John Skerritt, just before I let you go, just to clarify, the ones that you are looking at. You're looking at the Pfizer/BioNTech, and you're looking at the Oxford-AstraZeneca. Are they both on the same path? Or is the Pfizer one likely to be approved within weeks and Oxford a little later?

JOHN SKERRITT:

We're expecting to approve the Pfizer one during the course of this month, and that's obviously subject to the advice of this expert group I've just mentioned. It is ahead of the AstraZeneca one by a period of a few weeks. But as I said before, we've been talking to a dozen or so other companies. Now, some of those companies and research groups have only just started clinical trials, and so it would be the end of 2021 before you'd expect the product to come to a regulator for approval. Others have already done thousands or even in some cases tens of thousands.

So this is, to use a cliché, a marathon, not a sprint. It will be important for us to work on the AstraZeneca and Pfizer vaccines in the next couple of months in intense detail.
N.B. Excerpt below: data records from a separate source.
### src/rtl/oscillator_scheduler_phase_stepper.sv
// Combinational next (state, phase) for one voice: triangle ramp that saturates at the ends.
// Latency: zero cycles (pure combinational).
// Backpressure: none; the caller decides whether to commit the result.
// Ports: state_cur/phase_cur/inc in, state_nxt/phase_nxt out.
module oscillator_scheduler_phase_stepper
  import oscillator_scheduler_pkg::*;
#(
  parameter int PHASE_WIDTH = oscillator_scheduler_pkg::PHASE_WIDTH
) (
  input  oscillator_state_t       state_cur,
  input  logic [PHASE_WIDTH-1:0]  phase_cur,
  input  logic [PHASE_WIDTH-1:0]  inc,
  output oscillator_state_t       state_nxt,
  output logic [PHASE_WIDTH-1:0]  phase_nxt
);

  localparam logic [PHASE_WIDTH-1:0] MAX = '1;

  // Comparing against MAX-inc / inc instead of adding first avoids needing a carry bit.
  // With inc=0 neither compare fires and the add/subtract is a no-op, so the voice holds.
  always_comb begin
    state_nxt = state_cur;
    phase_nxt = phase_cur;
    if (state_cur == FRONT) begin
      if (phase_cur > (MAX - inc)) begin
        phase_nxt = MAX;
        state_nxt = BACK;
      end else begin
        phase_nxt = phase_cur + inc;
      end
    end else begin
      if (phase_cur < inc) begin
        phase_nxt = '0;
        state_nxt = FRONT;
      end else begin
        phase_nxt = phase_cur - inc;
      end
    end
  end

endmodule

### src/rtl/oscillator_scheduler.sv
// Time-multiplexes one pulse generator over VOICES voices and mixes enabled voices per sample tick.
// Latency: tick sampled at edge t -> SWEEP t+1..t+VOICES, sample_valid in t+VOICES+1 (VOICES+2 cycles to idle).
// Backpressure: none; ticks arriving while busy are dropped and latch the sticky overrun flag.
// Ports: clock/reset_l; sample_tick; cfg_we/cfg_voice/cfg_increment/cfg_enable voice config;
//        osc_state/osc_phase to generator, pulse_in back; sample_out/sample_valid mix; busy; overrun.
module oscillator_scheduler
  import oscillator_scheduler_pkg::*;
#(
  parameter int VOICES      = 8,
  parameter int PHASE_WIDTH = oscillator_scheduler_pkg::PHASE_WIDTH,
  parameter int AUDIO_WIDTH = AUDIO_BIT_WIDTH,
  localparam int VW         = $clog2(VOICES)
) (
  input  logic                    clock,
  input  logic                    reset_l,
  input  logic                    sample_tick,
  input  logic                    cfg_we,
  input  logic [VW-1:0]           cfg_voice,
  input  logic [PHASE_WIDTH-1:0]  cfg_increment,
  input  logic                    cfg_enable,
  output oscillator_state_t       osc_state,
  output logic [PHASE_WIDTH-1:0]  osc_phase,
  input  logic [AUDIO_WIDTH-1:0]  pulse_in,
  output logic [AUDIO_WIDTH-1:0]  sample_out,
  output logic                    sample_valid,
  output logic                    busy,
  output logic                    overrun
);

  localparam int ACCW = AUDIO_WIDTH + VW;

  // Per-voice register file.
  logic [PHASE_WIDTH-1:0] phase_q [VOICES];
  oscillator_state_t      st_q    [VOICES];
  logic [PHASE_WIDTH-1:0] inc_q   [VOICES];
  logic [VOICES-1:0]      en_q;

  sched_state_t           state_q, state_d;
  logic [VW-1:0]          v_q;
  logic [ACCW-1:0]        acc_q;
  logic [ACCW-1:0]        acc_nxt;
  logic                   start;
  logic                   last_voice;

  oscillator_state_t      st_step;
  logic [PHASE_WIDTH-1:0] phase_step;

  // v_q rests at 0 outside SWEEP, so the generator sees voice 0 while idle.
  assign osc_state  = st_q[v_q];
  assign osc_phase  = phase_q[v_q];
  assign last_voice = (v_q == VW'(VOICES - 1));

  // Disabled voices contribute nothing; the generator output is still sign-extended
  // into the wide accumulator so a full sweep of extremes cannot overflow.
  assign acc_nxt = en_q[v_q] ? (acc_q + {{VW{pulse_in[AUDIO_WIDTH-1]}}, pulse_in}) : acc_q;

  oscillator_scheduler_phase_stepper #(
    .PHASE_WIDTH (PHASE_WIDTH)
  ) u_stepper (
    .state_cur (st_q[v_q]),
    .phase_cur (phase_q[v_q]),
    .inc       (inc_q[v_q]),
    .state_nxt (st_step),
    .phase_nxt (phase_step)
  );

  always_ff @(posedge clock or negedge reset_l) begin
    if (!reset_l) begin
      state_q <= IDLE;
    end else begin
      state_q <= state_d;
    end
  end

  always_comb begin
    state_d      = state_q;
    busy         = 1'b0;
    sample_valid = 1'b0;
    start        = 1'b0;
    unique case (state_q)
      IDLE: begin
        if (sample_tick) begin
          state_d = SWEEP;
          start   = 1'b1;
        end
      end
      SWEEP: begin
        busy = 1'b1;
        if (last_voice) begin
          state_d = EMIT;
        end
      end
      EMIT: begin
        busy         = 1'b1;
        sample_valid = 1'b1;
        state_d      = IDLE;
      end
      default: state_d = IDLE;
    endcase
  end

  always_ff @(posedge clock or negedge reset_l) begin
    if (!reset_l) begin
      for (int i = 0; i < VOICES; i++) begin
        phase_q[i] <= '0;
        st_q[i]    <= FRONT;
        inc_q[i]   <= '0;
      end
      en_q       <= '0;
      v_q        <= '0;
      acc_q      <= '0;
      sample_out <= '0;
      overrun    <= 1'b0;
    end else begin
      if (sample_tick && busy) begin
        overrun <= 1'b1;
      end

      if (start) begin
        v_q   <= '0;
        acc_q <= '0;
      end else if (state_q == SWEEP) begin
        // VOICES is a power of two, so the counter wraps back to 0 for IDLE/EMIT.
        v_q   <= v_q + VW'(1);
        acc_q <= acc_nxt;
        if (en_q[v_q]) begin
          phase_q[v_q] <= phase_step;
          st_q[v_q]    <= st_step;
        end
        // Load the mix at the end of the last voice so it is already new during EMIT.
        if (last_voice) begin
          sample_out <= acc_nxt[ACCW-1:VW];
        end
      end

      // Placed after the sweep update so a colliding config write wins on the
      // register file, while the sweep above already used the pre-write values.
      if (cfg_we) begin
        inc_q[cfg_voice] <= cfg_increment;
        en_q[cfg_voice]  <= cfg_enable;
        if (!cfg_enable) begin
          phase_q[cfg_voice] <= '0;
          st_q[cfg_voice]    <= FRONT;
        end
      end
    end
  end

endmodule

### config.mk
export PLATFORM = sky130hd
export DESIGN_NAME = oscillator_scheduler
export DESIGN_NICKNAME = d
export VERILOG_FILES = /design/src/rtl/oscillator_scheduler_pkg.sv /design/src/rtl/oscillator_scheduler_phase_stepper.sv /design/src/rtl/oscillator_scheduler.sv
export SDC_FILE = /design/constraint.sdc
export NUM_CORES = 1
export LEC_CHECK = 0
export CAP_MARGIN = 30
export CORE_UTILIZATION = 50
export CTS_CLUSTER_DIAMETER = 200
export DETAILED_ROUTE_END_ITERATION = 10
export PLACE_DENSITY = 0.67
export SKIP_LAST_GASP = 1
export SYNTH_ARGS = -nofsm -noshare
export SYNTH_HDL_FRONTEND = slang
export SYNTH_HIERARCHICAL = 1
export SYNTH_SLANG_ARGS = --single-unit
### constraint.sdc
create_clock -name clock -period 9.5 [get_ports clock]
set_input_delay 1.9 -clock clock [delete_from_list [all_inputs] [get_ports clock]]
set_output_delay 1.9 -clock clock [all_outputs]
set_load 0.02 [all_outputs]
But for example, next week we're having a long meeting with another company who is fairly well advanced. And we've be meeting with a dozen or more other companies on and off over the last seven or eight months already on their vaccine development.

ALI MOORE:

Wouldn't you prioritise the Oxford one though? Only because it's far easier to move around, it doesn't have that minus 70 degrees requirement. And we can also, as I understand it, produce it here. CSL has a licence to so do.

JOHN SKERRITT:

So, Ali, there are a lot of advantages to the AstraZeneca one, and it's not a case of prioritising one over the other - we have separate teams who are working on both. And so there's one team of doctors and scientists and regulatory specialists working on Pfizer vaccine, there's another team working with the AstraZeneca vaccine. We do expect Pfizer will come to the finish line first, but it's not a case of one team having to do it at the expense of the other team.

ALI MOORE:

Well, John Skerritt, we very much appreciate your time. We know you're busy. We do want you to get back to assessing those [laughs].

JOHN SKERRITT: 

I'll get back to work.

ALI MOORE:

Get back to work. But yeah look, thanks for explaining it to us and clearing up some of those questions that we had. It's very much appreciated.

JOHN SKERRITT:

Thanks very much, Ali. And good morning to listeners.

ALI MOORE:

John Skerritt there. He's the Deputy Secretary of the Department of Health. He's responsible for the Therapeutic Goods Administration, which means he's the boss of the TGA, and it's the TGA that gives the yea or nay to the vaccines.